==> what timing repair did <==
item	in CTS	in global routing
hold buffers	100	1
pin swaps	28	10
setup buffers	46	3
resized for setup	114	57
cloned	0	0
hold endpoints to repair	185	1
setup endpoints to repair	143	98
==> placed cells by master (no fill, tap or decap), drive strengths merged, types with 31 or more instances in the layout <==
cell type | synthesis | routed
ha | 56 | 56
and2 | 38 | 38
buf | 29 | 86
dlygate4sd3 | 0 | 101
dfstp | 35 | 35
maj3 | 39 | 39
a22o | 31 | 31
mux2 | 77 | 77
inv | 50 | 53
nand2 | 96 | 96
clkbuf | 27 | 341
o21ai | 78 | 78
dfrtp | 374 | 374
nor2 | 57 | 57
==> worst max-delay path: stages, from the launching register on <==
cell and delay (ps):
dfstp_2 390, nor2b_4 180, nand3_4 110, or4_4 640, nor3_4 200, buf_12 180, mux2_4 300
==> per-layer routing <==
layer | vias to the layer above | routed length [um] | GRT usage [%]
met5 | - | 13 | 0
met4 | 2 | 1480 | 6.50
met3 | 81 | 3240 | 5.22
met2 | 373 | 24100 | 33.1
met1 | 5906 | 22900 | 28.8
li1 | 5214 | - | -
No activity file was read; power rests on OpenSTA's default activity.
--- src/hdl/pdx_pkg.sv ---
// Purpose: Constants for the port-write, OR and power-down executor
// Assumes: 10-bit instruction words, 4-bit data path
// Notes: Opcodes of the four handled instructions and the arming one
package pdx_pkg;
  localparam logic [9:0] OP_PORT1 = 10'h221;
  localparam logic [9:0] OP_PORT2 = 10'h222;
  localparam logic [9:0] OP_OR = 10'h019;
  localparam logic [9:0] OP_PDOWN = 10'h002;
  // Arming opcode is outside this block's set; arbitrary neutral default
  localparam logic [9:0] OP_ARM_DEF = 10'h2a3;
  localparam logic [3:0] NIB_RST = 4'h0;
  localparam logic [1:0] P2_RST = 2'h0;
endpackage : pdx_pkg

--- src/hdl/pdx_exec.sv ---
// Purpose: Executes port writes, accumulator OR and power-down entry
// Assumes: One instruction presented per cycle, strobed by INSTR_VALID
// Notes: Accumulator and carry live outside; this block gives their next values
// Notes: Port latches and back-up flag are the only state besides the arming mark and the residency counter
// Notes: Back-up is left only through NRST; no wake-up source is modelled here
// Notes: Arming opcode is a parameter so the core can place it in its own map
// Notes: Checks sit beside the logic; the bench only drives and compares
// Notes: One instruction per cycle; port and back-up results show one edge later, OR results in the same cycle
`timescale 1ns/10ps
module pdx_exec #(
  parameter logic [9:0] ARM_OPCODE = pdx_pkg::OP_ARM_DEF
) (
  input wire logic CLK,
  input wire logic NRST,
  input wire logic INSTR_VALID,
  input wire logic [9:0] INSTR,
  input wire logic [3:0] ACC,
  input wire logic CARRY_IN,
  input wire logic [3:0] RAM_NIBBLE,
  output logic [3:0] ACC_NXT,
  output logic ACC_WE,
  output logic CARRY_OUT,
  output logic SKIP,
  output logic PC_INC,
  output logic [3:0] PORT_ONE,
  output logic [1:0] PORT_TWO,
  output logic BACKUP
);
  logic armed_r;
  logic [3:0] port_one_r;
  logic [1:0] port_two_r;
  logic backup_r;
  logic run;
  logic is_or;
  // Per-instruction decode used by the checks below
  logic is_port1;
  logic is_port2;
  logic is_pdown;
  logic is_arm;
  // Cycles spent in back-up, saturating, for long-residency checks
  logic [7:0] backup_cyc_r;
  localparam logic [7:0] CYC_SAT = 8'hff;
  localparam logic [7:0] CYC_ONE = 8'h01;
  localparam logic [7:0] CYC_ZERO = 8'h00;

  // Decode only counts while the core is running
  assign is_port1 = run && (INSTR == pdx_pkg::OP_PORT1);
  assign is_port2 = run && (INSTR == pdx_pkg::OP_PORT2);
  assign is_pdown = run && (INSTR == pdx_pkg::OP_PDOWN);
  assign is_arm = run && (INSTR == ARM_OPCODE);

  // Core stops fetching once in back-up; only reset wakes it here
  assign run = INSTR_VALID && !backup_r;
  assign is_or = run && (INSTR == pdx_pkg::OP_OR);

  // Accumulator result; carry passes untouched, no skip ever
  assign ACC_NXT = ACC | RAM_NIBBLE;
  assign ACC_WE = is_or;
  assign CARRY_OUT = CARRY_IN;
  assign SKIP = 1'b0;
  assign PC_INC = run;
  assign PORT_ONE = port_one_r;
  assign PORT_TWO = port_two_r;
  assign BACKUP = backup_r;

  // Port-one latch, full nibble
  always_ff @(posedge CLK or negedge NRST) begin
    if (!NRST) begin
      port_one_r <= pdx_pkg::NIB_RST;
    end else if (run && INSTR == pdx_pkg::OP_PORT1) begin
      port_one_r <= ACC;
    end
  end

  // Port-two latch, low two bits only
  always_ff @(posedge CLK or negedge NRST) begin
    if (!NRST) begin
      port_two_r <= pdx_pkg::P2_RST;
    end else if (run && INSTR == pdx_pkg::OP_PORT2) begin
      port_two_r <= ACC[1:0];
    end
  end

  // Arming lasts exactly one executed instruction
  always_ff @(posedge CLK or negedge NRST) begin
    if (!NRST) begin
      armed_r <= 1'b0;
    end else if (run) begin
      armed_r <= (INSTR == ARM_OPCODE);
    end
  end

  // Back-up entry; a stray power-down is ignored
  always_ff @(posedge CLK or negedge NRST) begin
    if (!NRST) begin
      backup_r <= 1'b0;
    end else if (run && INSTR == pdx_pkg::OP_PDOWN && armed_r) begin
      backup_r <= 1'b1;
    end
  end

  port_one_a: assert property (@(posedge CLK) disable iff (!NRST)
    run && INSTR == pdx_pkg::OP_PORT1 |=> PORT_ONE == $past(ACC))
    else $error("port one not loaded");
  port_two_a: assert property (@(posedge CLK) disable iff (!NRST)
    run && INSTR == pdx_pkg::OP_PORT2 |=> PORT_TWO == $past(ACC[1:0]))
    else $error("port two not loaded");
  port_hold_a: assert property (@(posedge CLK) disable iff (!NRST)
    !(run && INSTR == pdx_pkg::OP_PORT1) |=> $stable(PORT_ONE))
    else $error("port one changed");
  or_result_a: assert property (@(posedge CLK) disable iff (!NRST)
    is_or |-> ACC_WE && ACC_NXT == (ACC | RAM_NIBBLE))
    else $error("or result wrong");
  backup_entry_a: assert property (@(posedge CLK) disable iff (!NRST)
    run && INSTR == ARM_OPCODE ##1 run && INSTR == pdx_pkg::OP_PDOWN |=> BACKUP)
    else $error("back-up not entered");
  stray_pdown_a: assert property (@(posedge CLK) disable iff (!NRST)
    run && INSTR != ARM_OPCODE ##1 run && INSTR == pdx_pkg::OP_PDOWN |=> !BACKUP)
    else $error("stray power-down acted");
  carry_kept_a: assert property (@(posedge CLK) disable iff (!NRST)
    CARRY_OUT == CARRY_IN && !SKIP)
    else $error("carry or skip disturbed");
  backup_stays_a: assert property (@(posedge CLK) disable iff (!NRST)
    BACKUP |=> BACKUP && !PC_INC)
    else $error("back-up left");

  // Residency counter; saturates so a long back-up never wraps to zero
  // Only read by the checks, so it costs nothing in the core itself
  always_ff @(posedge CLK or negedge NRST) begin
    if (!NRST) begin
      backup_cyc_r <= CYC_ZERO;
    end else if (backup_r && backup_cyc_r != CYC_SAT) begin
      backup_cyc_r <= backup_cyc_r + CYC_ONE;
    end
  end

  // Further checks: latches move only on their own instruction,
  // arming lasts one executed instruction, and back-up freezes ports, program counter and accumulator write

  // Port-two latch holds unless its own write executes
  // Guards against a decode that also catches the port-one code
  port_two_hold_a: assert property (@(posedge CLK) disable iff (!NRST)
    !is_port2 |=> $stable(PORT_TWO))
    else $error("port two changed");

  // Any change on port one must come from a port-one write
  // Catches a latch enable that leaks while refused
  port_one_cause_a: assert property (@(posedge CLK) disable iff (!NRST)
    $changed(PORT_ONE) |-> $past(is_port1))
    else $error("port one changed without write");

  // Any change on port two must come from a port-two write
  // Upper accumulator bits can never reach it
  port_two_cause_a: assert property (@(posedge CLK) disable iff (!NRST)
    $changed(PORT_TWO) |-> $past(is_port2))
    else $error("port two changed without write");

  // Accumulator loads on the OR instruction only
  // A stray write here would corrupt the core's working value
  acc_idle_a: assert property (@(posedge CLK) disable iff (!NRST)
    !is_or |-> !ACC_WE)
    else $error("accumulator written outside or");

  // OR leaves carry alone
  // Carry is shared with arithmetic outside this block
  or_carry_a: assert property (@(posedge CLK) disable iff (!NRST)
    is_or |-> CARRY_OUT == CARRY_IN && !SKIP)
    else $error("or disturbed carry");

  // Power-down never writes the accumulator, armed or not
  // Keeps the no-operation case truly inert
  pdown_no_acc_a: assert property (@(posedge CLK) disable iff (!NRST)
    is_pdown |-> !ACC_WE)
    else $error("power-down wrote accumulator");

  // Unarmed power-down leaves ports and back-up flag as they were
  // Only the program counter moves
  stray_quiet_a: assert property (@(posedge CLK) disable iff (!NRST)
    is_pdown && !armed_r |=> !BACKUP && $stable(PORT_ONE) && $stable(PORT_TWO))
    else $error("stray power-down had effect");

  // Any other executed instruction clears the arming mark
  // So arming never reaches past the next instruction
  arm_single_a: assert property (@(posedge CLK) disable iff (!NRST)
    run && !is_arm |=> !armed_r)
    else $error("arming outlived one instruction");

  // Idle cycles keep the arming mark
  // Invalid slots between arm and power-down do not break the pair
  arm_hold_a: assert property (@(posedge CLK) disable iff (!NRST)
    !run |=> $stable(armed_r))
    else $error("arming lost on idle cycle");

  // Back-up is entered only by an armed power-down
  // No other code path may set the sticky flag
  backup_cause_a: assert property (@(posedge CLK) disable iff (!NRST)
    $rose(BACKUP) |-> $past(is_pdown) && $past(armed_r))
    else $error("back-up entered without armed power-down");

  // Ports freeze while in back-up
  // Instructions presented then are refused entirely
  refused_ports_a: assert property (@(posedge CLK) disable iff (!NRST)
    BACKUP |=> $stable(PORT_ONE) && $stable(PORT_TWO))
    else $error("port moved in back-up");

  // Program counter steps once per executed instruction
  // One word, one cycle for every instruction handled here
  pc_step_a: assert property (@(posedge CLK) disable iff (!NRST)
    PC_INC == (INSTR_VALID && !BACKUP))
    else $error("program counter step wrong");

  // Long back-up keeps the core stopped and the accumulator untouched
  // Counter stands in for a long repetition
  backup_long_a: assert property (@(posedge CLK) disable iff (!NRST)
    backup_cyc_r != CYC_ZERO |-> BACKUP && !PC_INC && !ACC_WE)
    else $error("back-up residency broken");

  // Main scenarios; the bench reaches all but arm_pdown_c
  arm_pdown_c: cover property (@(posedge CLK) disable iff (!NRST)
    run && INSTR == ARM_OPCODE ##1 run && INSTR == pdx_pkg::OP_PDOWN);
  stray_pdown_c: cover property (@(posedge CLK) disable iff (!NRST)
    run && INSTR == pdx_pkg::OP_PDOWN && !armed_r);
  or_exec_c: cover property (@(posedge CLK) disable iff (!NRST) is_or);
  port1_write_c: cover property (@(posedge CLK) disable iff (!NRST)
    is_port1 ##1 is_port1);
  port2_write_c: cover property (@(posedge CLK) disable iff (!NRST)
    is_port2 ##1 is_port1);
endmodule : pdx_exec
---+---
▶ What you have to do
Starting at the line that contains "placed cells by" and stopping after the line that contains "li1 | 5214 |", write out every line exactly as it appears above, and no other line.

▶ Expected answer
==> placed cells by master (no fill, tap or decap), drive strengths merged, types with 31 or more instances in the layout <==
cell type | synthesis | routed
ha | 56 | 56
and2 | 38 | 38
buf | 29 | 86
dlygate4sd3 | 0 | 101
dfstp | 35 | 35
maj3 | 39 | 39
a22o | 31 | 31
mux2 | 77 | 77
inv | 50 | 53
nand2 | 96 | 96
clkbuf | 27 | 341
o21ai | 78 | 78
dfrtp | 374 | 374
nor2 | 57 | 57
==> worst max-delay path: stages, from the launching register on <==
cell and delay (ps):
dfstp_2 390, nor2b_4 180, nand3_4 110, or4_4 640, nor3_4 200, buf_12 180, mux2_4 300
==> per-layer routing <==
layer | vias to the layer above | routed length [um] | GRT usage [%]
met5 | - | 13 | 0
met4 | 2 | 1480 | 6.50
met3 | 81 | 3240 | 5.22
met2 | 373 | 24100 | 33.1
met1 | 5906 | 22900 | 28.8
li1 | 5214 | - | -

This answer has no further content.